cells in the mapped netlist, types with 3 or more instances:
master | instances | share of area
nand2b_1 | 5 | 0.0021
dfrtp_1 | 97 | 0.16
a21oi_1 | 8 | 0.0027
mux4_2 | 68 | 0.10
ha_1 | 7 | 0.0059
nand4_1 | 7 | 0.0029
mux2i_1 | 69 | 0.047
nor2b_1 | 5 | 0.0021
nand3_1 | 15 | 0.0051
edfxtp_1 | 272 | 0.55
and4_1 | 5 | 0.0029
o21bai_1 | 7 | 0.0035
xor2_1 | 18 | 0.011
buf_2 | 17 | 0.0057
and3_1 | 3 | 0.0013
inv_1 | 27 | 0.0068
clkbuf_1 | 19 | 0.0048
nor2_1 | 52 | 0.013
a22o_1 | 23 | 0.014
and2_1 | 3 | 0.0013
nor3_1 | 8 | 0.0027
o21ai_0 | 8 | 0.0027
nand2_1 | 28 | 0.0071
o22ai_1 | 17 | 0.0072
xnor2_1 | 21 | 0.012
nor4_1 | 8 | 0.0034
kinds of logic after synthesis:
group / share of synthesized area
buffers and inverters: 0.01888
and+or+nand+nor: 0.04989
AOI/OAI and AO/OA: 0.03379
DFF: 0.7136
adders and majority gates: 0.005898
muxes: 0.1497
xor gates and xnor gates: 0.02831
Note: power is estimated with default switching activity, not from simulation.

★ ★ ★ ★ ★ ★ ★

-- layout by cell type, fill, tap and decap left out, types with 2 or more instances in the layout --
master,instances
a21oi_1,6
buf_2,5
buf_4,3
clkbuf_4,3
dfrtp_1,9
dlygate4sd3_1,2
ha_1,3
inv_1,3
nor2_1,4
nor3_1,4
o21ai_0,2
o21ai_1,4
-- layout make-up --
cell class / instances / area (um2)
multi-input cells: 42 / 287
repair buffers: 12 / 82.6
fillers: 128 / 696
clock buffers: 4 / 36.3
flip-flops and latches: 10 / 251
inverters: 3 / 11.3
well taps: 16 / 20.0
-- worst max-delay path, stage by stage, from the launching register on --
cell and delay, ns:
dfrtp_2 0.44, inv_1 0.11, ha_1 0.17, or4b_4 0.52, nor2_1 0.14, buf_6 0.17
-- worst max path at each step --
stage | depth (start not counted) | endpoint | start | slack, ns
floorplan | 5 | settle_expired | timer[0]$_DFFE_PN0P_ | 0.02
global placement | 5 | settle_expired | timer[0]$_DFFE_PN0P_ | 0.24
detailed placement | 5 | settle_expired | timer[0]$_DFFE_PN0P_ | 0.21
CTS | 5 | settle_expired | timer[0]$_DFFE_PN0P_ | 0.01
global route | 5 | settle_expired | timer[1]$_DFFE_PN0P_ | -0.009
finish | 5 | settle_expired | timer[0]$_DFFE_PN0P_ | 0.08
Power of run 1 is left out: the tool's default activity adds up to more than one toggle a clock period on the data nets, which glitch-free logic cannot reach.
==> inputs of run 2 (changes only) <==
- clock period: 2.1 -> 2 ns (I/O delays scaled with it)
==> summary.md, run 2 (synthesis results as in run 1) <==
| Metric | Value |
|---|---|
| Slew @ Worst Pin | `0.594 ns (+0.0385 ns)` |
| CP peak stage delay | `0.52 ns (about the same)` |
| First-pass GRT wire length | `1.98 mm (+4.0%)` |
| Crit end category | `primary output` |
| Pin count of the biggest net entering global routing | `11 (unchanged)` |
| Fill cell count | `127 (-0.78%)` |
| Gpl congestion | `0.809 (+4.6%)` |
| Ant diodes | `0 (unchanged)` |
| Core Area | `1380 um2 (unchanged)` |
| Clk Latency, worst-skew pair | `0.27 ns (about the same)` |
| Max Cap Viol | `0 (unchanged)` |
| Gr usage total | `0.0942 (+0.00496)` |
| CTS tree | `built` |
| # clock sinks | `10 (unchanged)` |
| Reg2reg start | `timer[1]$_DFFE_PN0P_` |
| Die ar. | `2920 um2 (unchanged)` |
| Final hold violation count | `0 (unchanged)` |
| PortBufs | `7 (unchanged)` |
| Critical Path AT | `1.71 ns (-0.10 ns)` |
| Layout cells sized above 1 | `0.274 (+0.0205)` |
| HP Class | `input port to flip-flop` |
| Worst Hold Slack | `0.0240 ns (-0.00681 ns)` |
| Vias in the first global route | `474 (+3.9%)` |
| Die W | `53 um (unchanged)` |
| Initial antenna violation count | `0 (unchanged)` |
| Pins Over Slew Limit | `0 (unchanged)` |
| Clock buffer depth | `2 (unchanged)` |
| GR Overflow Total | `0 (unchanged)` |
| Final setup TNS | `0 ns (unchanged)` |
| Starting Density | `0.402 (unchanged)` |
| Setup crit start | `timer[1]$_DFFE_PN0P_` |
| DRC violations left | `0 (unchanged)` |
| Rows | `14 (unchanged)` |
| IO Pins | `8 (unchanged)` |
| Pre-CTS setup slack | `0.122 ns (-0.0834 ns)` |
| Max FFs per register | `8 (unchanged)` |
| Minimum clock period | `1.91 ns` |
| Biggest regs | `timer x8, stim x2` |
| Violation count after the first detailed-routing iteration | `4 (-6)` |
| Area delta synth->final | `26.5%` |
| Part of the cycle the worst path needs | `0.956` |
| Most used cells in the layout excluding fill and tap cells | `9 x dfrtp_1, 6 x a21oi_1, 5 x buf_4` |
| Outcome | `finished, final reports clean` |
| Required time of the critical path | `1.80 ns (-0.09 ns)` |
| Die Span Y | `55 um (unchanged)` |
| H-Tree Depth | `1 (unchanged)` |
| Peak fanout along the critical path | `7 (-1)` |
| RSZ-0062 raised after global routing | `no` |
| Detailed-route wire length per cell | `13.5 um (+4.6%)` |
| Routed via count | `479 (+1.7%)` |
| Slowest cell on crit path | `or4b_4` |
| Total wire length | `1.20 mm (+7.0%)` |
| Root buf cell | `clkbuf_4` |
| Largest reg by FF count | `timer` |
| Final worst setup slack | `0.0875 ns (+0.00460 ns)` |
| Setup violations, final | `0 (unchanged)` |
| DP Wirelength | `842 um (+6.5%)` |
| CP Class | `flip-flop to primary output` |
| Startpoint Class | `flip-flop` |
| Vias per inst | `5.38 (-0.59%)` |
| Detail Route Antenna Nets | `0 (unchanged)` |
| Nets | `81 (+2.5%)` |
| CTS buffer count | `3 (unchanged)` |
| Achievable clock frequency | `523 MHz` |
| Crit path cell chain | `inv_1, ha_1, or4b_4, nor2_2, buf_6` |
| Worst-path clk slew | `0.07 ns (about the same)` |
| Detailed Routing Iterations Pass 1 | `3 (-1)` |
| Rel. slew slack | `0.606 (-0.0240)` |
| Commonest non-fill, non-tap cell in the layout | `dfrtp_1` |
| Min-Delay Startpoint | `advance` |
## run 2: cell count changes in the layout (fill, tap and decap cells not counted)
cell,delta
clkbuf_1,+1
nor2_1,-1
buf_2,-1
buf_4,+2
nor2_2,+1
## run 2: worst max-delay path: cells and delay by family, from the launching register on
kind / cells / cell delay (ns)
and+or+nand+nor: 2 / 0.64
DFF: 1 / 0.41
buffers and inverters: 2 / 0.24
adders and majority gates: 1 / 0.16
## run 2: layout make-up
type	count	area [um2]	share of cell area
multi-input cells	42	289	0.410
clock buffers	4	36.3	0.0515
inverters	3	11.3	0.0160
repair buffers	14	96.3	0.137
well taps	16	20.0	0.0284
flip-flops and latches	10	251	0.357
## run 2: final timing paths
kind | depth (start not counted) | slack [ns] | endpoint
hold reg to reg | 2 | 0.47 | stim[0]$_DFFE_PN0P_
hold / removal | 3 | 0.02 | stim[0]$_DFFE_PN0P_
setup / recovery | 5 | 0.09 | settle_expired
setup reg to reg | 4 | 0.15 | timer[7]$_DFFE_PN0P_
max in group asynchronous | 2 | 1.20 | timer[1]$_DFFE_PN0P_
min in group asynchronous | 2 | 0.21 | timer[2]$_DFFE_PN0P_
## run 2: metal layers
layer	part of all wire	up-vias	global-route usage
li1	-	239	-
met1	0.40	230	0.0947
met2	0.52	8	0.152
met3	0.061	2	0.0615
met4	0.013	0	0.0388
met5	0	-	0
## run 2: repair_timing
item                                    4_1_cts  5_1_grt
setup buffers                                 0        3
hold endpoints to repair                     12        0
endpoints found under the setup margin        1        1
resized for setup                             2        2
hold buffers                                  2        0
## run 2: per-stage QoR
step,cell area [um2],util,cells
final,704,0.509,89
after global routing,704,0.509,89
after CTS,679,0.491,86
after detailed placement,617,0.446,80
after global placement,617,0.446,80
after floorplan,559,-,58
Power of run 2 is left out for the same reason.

★ ★ ★ ★ ★ ★ ★

* [What to work on]
Where the listing above reaches the line that contains "a22o_1 | 23 | 0.014", start retyping, and finish with the line that contains "Note: power is"; reproduce those lines exactly and no others.

* [Answer area]
a22o_1 | 23 | 0.014
and2_1 | 3 | 0.0013
nor3_1 | 8 | 0.0027
o21ai_0 | 8 | 0.0027
nand2_1 | 28 | 0.0071
o22ai_1 | 17 | 0.0072
xnor2_1 | 21 | 0.012
nor4_1 | 8 | 0.0034
kinds of logic after synthesis:
group / share of synthesized area
buffers and inverters: 0.01888
and+or+nand+nor: 0.04989
AOI/OAI and AO/OA: 0.03379
DFF: 0.7136
adders and majority gates: 0.005898
muxes: 0.1497
xor gates and xnor gates: 0.02831
Note: power is estimated with default switching activity, not from simulation.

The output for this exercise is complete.